I recently re-read your book Beat the Craps out of the Casinos before I took a trip to Tunica for some entertainment, gambling, and visiting with family. As always the 5 count eliminates those rollers who won't make any money for me anyway and greatly enhances my chances of having a bankroll to wait at the table until it warms up. After reading your chapter about the mathematical analysis performed by Dr. Catlin and my own observations at the craps table, I began to wonder if the following information might be available. Hopefully this might turn into an idea for you to include in an upcoming book you may be in the process of writing.

Given Dr. Catlin performed analysis on 200 million random shooters, which is great for ensuring research is thorough, how many rolls of the dice would be required to simulate the analysis with a 95% and 99% statistical accuracy compared to the larger analysis by Dr. Catlin? I am guessing that a sample size of somewhere in the range of 30 to 50 rolls of the dice will be relatively close to the larger population analyzed but I don't know and I'm not a statistical wizard.

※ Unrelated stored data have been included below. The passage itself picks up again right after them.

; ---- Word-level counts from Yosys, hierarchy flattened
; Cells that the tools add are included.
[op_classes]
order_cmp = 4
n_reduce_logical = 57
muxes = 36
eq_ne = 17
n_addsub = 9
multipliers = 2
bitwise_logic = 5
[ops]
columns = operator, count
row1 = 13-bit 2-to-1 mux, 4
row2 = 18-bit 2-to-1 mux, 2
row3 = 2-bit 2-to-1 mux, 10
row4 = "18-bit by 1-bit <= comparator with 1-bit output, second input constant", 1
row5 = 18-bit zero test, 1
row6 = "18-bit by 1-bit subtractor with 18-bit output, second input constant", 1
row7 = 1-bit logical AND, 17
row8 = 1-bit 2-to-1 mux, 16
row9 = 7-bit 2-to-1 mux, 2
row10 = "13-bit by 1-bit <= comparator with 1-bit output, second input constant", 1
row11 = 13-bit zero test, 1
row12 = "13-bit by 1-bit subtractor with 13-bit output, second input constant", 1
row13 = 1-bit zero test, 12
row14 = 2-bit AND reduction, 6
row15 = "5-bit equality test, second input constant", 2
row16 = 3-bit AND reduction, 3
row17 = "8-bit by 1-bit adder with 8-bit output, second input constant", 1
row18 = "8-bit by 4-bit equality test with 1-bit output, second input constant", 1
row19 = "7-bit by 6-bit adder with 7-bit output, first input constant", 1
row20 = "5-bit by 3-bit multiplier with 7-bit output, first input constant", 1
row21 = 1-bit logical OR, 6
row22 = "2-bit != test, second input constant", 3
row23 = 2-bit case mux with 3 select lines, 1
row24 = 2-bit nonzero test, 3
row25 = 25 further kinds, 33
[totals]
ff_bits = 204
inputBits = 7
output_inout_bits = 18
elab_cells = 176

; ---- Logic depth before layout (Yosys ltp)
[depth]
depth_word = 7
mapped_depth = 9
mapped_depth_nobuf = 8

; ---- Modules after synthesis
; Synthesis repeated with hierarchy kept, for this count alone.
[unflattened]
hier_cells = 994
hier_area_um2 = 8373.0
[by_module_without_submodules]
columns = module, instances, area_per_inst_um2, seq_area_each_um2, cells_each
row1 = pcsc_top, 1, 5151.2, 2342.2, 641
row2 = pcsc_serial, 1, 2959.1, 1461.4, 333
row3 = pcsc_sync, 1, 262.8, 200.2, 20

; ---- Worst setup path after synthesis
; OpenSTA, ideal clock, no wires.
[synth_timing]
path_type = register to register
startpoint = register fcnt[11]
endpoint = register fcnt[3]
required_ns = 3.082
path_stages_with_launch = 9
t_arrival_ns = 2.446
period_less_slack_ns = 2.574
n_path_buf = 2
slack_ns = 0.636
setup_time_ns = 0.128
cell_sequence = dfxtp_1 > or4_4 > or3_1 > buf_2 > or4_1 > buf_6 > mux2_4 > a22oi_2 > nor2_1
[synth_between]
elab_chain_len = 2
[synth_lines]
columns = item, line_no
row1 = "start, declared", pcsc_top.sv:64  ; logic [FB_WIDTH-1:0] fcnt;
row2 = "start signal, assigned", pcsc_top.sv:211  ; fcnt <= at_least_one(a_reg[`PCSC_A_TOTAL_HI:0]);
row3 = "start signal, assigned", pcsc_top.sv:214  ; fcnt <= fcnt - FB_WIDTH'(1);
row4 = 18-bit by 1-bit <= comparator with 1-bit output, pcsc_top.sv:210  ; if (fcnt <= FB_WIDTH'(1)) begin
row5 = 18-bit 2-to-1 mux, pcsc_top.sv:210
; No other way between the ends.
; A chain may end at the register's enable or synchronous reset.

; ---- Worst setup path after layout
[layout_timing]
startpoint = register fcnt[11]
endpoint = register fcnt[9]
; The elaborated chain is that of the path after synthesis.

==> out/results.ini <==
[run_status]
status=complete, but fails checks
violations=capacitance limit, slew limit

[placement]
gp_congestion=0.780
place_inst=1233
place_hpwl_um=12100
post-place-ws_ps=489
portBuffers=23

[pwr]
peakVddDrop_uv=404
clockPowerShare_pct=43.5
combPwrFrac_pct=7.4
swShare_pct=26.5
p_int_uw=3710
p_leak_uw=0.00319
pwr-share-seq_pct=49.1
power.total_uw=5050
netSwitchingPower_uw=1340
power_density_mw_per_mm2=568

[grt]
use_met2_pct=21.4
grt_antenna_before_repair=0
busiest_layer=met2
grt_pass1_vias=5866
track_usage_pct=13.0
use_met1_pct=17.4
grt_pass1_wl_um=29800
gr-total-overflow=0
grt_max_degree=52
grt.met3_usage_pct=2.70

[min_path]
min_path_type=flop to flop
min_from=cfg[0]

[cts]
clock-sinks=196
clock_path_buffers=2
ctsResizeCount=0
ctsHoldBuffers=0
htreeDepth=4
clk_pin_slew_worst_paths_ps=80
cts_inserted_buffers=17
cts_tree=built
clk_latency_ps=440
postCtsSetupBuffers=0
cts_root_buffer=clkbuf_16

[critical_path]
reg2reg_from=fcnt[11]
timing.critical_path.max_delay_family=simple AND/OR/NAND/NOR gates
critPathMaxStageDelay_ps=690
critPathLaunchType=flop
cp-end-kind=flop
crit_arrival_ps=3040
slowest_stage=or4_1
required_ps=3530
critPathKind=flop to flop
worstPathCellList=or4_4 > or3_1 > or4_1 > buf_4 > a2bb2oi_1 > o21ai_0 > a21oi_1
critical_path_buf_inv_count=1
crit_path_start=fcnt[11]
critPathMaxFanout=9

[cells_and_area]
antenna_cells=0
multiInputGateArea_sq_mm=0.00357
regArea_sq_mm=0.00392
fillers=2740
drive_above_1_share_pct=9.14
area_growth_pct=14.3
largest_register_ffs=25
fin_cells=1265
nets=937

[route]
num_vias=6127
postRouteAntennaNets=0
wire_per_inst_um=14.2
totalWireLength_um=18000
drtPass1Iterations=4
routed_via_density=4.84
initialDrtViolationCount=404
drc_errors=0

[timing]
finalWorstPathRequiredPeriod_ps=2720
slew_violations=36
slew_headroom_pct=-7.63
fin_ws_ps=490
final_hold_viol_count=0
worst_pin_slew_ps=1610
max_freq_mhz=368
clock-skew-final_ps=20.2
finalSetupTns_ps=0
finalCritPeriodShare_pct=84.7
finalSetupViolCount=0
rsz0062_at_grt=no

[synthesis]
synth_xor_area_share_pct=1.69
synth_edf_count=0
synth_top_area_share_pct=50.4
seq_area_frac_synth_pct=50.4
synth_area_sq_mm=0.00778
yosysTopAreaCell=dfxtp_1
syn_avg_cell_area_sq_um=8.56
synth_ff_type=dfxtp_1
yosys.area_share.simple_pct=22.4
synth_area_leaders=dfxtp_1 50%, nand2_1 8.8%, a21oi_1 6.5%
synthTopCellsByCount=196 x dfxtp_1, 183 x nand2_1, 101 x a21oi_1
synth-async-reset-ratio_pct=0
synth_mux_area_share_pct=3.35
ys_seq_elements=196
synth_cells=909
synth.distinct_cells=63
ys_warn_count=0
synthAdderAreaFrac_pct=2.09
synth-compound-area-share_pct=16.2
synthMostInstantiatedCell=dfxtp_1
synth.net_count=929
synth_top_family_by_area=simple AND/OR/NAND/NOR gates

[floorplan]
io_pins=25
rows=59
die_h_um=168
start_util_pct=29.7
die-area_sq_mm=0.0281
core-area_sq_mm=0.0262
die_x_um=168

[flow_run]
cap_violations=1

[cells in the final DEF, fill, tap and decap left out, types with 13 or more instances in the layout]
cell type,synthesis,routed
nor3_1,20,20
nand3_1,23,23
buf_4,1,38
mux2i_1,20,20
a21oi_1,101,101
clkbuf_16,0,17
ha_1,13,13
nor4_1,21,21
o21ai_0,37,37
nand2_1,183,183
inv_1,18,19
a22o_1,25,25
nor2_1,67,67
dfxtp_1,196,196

Within the 200 million random shooters, did Dr. Catlin perform an analysis of the average peak or decline, which could be condensed to a 2 or 3-hour session at the table? What I think would be valuable is to understand if a shooter who stands at the table for 3 hours can expect to see their initial bankroll see a peak of X% and at some point a valley of Y%. This would help the average shooter know what to expect, and when would be a good time to walk away from the table.

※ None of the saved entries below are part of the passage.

--- src/rtl/serial_irq_pkg.sv ---
// Shared constants and types for the serial controller interrupt gate.
// Assumes a 32-bit AXI4-Lite register bus and two serial controllers.
package serial_irq_pkg;

   // Geometry
   localparam int NUM_CTRL = 2;
   localparam int SRC_W = 15;
   localparam int MODE_W = 3;
   localparam int STROBE_W = SRC_W - MODE_W;

   // Register byte addresses
   localparam logic [31:0] SERIAL1_IRQ_PENDING_ADDR = 32'h4000a840;
   localparam logic [31:0] SERIAL2_IRQ_PENDING_ADDR = 32'h4000a844;
   localparam logic [31:0] SERIAL1_IRQ_ENABLE_ADDR = 32'h4000a848;
   localparam logic [31:0] SERIAL2_IRQ_ENABLE_ADDR = 32'h4000a84c;
   localparam logic [31:0] SERIAL1_IRQ_TRIGGER_MODE_ADDR = 32'h4000a854;
   localparam logic [31:0] SERIAL2_IRQ_TRIGGER_MODE_ADDR = 32'h4000a858;

   // Values after reset
   localparam logic [SRC_W-1:0] ENABLE_RESET = 15'h0000;
   localparam logic [SRC_W-1:0] PENDING_RESET = 15'h0000;
   localparam logic [MODE_W-1:0] MODE_RESET = 3'h0;

   // Trigger mode field positions
   localparam int RX_DATA_LEVEL_SEL_BIT = 0;
   localparam int TX_SPACE_LEVEL_SEL_BIT = 1;
   localparam int TX_IDLE_LEVEL_SEL_BIT = 2;

   // Sources without a mode bit are event strobes taken as levels
   localparam logic [STROBE_W-1:0] STROBE_LEVEL = 12'hfff;

   // Bus answers
   localparam logic [1:0] RESP_OKAY = 2'h0;
   localparam logic [1:0] RESP_SLVERR = 2'h2;

   // Source conditions, bit 14 down to bit 0
   typedef struct packed {
      logic uart_parity_err_irq;
      logic uart_framing_err_irq;
      logic tx_dma_buf_b_unloaded_irq;
      logic tx_dma_buf_a_unloaded_irq;
      logic rx_dma_buf_b_unloaded_irq;
      logic rx_dma_buf_a_unloaded_irq;
      logic twowire_noack_irq;
      logic twowire_cmd_done_irq;
      logic twowire_tx_done_irq;
      logic twowire_rx_done_irq;
      logic tx_underrun_irq;
      logic rx_overrun_irq;
      logic tx_idle_irq;
      logic tx_space_irq;
      logic rx_data_irq;
   } serial_src_type;

   typedef enum logic [1:0] {
      KIND_ENABLE = 2'h0,
      KIND_MODE = 2'h1,
      KIND_PENDING = 2'h3
   } reg_kind_type;

   typedef struct packed {
      logic hit;
      logic ctrl;
      reg_kind_type kind;
   } decode_type;

   typedef enum logic {
      WR_WAIT = 1'b0,
      WR_RESP = 1'b1
   } wr_state_type;

   typedef enum logic {
      RD_WAIT = 1'b0,
      RD_DATA = 1'b1
   } rd_state_type;

endpackage : serial_irq_pkg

Additionally, by employing the 5 count – and let's assume a shooter bets on the pass line with full odds and one come bet with full odds as the betting style – the likelihood grows of being able to have enough funds/bankroll to stand at the table and experience a peak of X% from (an) initial bankroll.

My observations and experiences over the last 2 to 3 years after having read Beat the Craps Out of the Casinos and The Craps Underground is I'm winning much more often and the wins are larger and although I play the same style – I believe it is due to the 5 count and the bankroll issue of being able to weather a downturn and take advantage when a hot roll shows up. Research by Dr. Catlin may be able to back this up.

Best of luck,
Jim Christa

Wow, Jim, that's quite a plateful. Let me first address the topics with which I can't help you. I don't see how to define mathematical quantities that correspond to your X% and Y%. There is, of course, the classical Gambler's Ruin problem, which determines probabilities of crossing various bankroll thresholds, but that doesn't seem to be what you are asking. I'll keep thinking about it but I'm not making any promises.

I'm happy that you have had such good luck with the 5 count. You should realize, however, that as I showed and Frank has openly reiterated, unless you are using a controlled shot, or some other player at the table is using a controlled shot, your expected result will be a 1.414...% loss of your Pass Line wagers (the odds are even money). The 5 count simply reduces the number of such wagers in a given time period.

Now, about the sample size, let's look at a problem for which we already know the answer, namely, a Pass Line wager with a random shooter. The question is how many hands (not rolls) must we play to have a (say) 95% chance of having an empirical estimate of the correct 1.414...% that is within error e? The sample space is {Pass, Don't Pass}. We define a sequence of random variables Xi where i = 1, 2, ..., n as follows: Xi = 1 if the outcome is Pass and 0 if the outcome is Don't Pass. Similarly we define a sequence Yi such that Yi = 1 if the outcome is Don't Pass and 0 if the outcome is Pass. If the expected value E(Xi) of Xi is p and the expected value E(Yi) = q then we know from direct calculation (see my article The Pass Line in the archives) that p = 244/495 and q = 251/495. The expected return for the Pass Line is p – q = -7/495, which is approximately -1.414%.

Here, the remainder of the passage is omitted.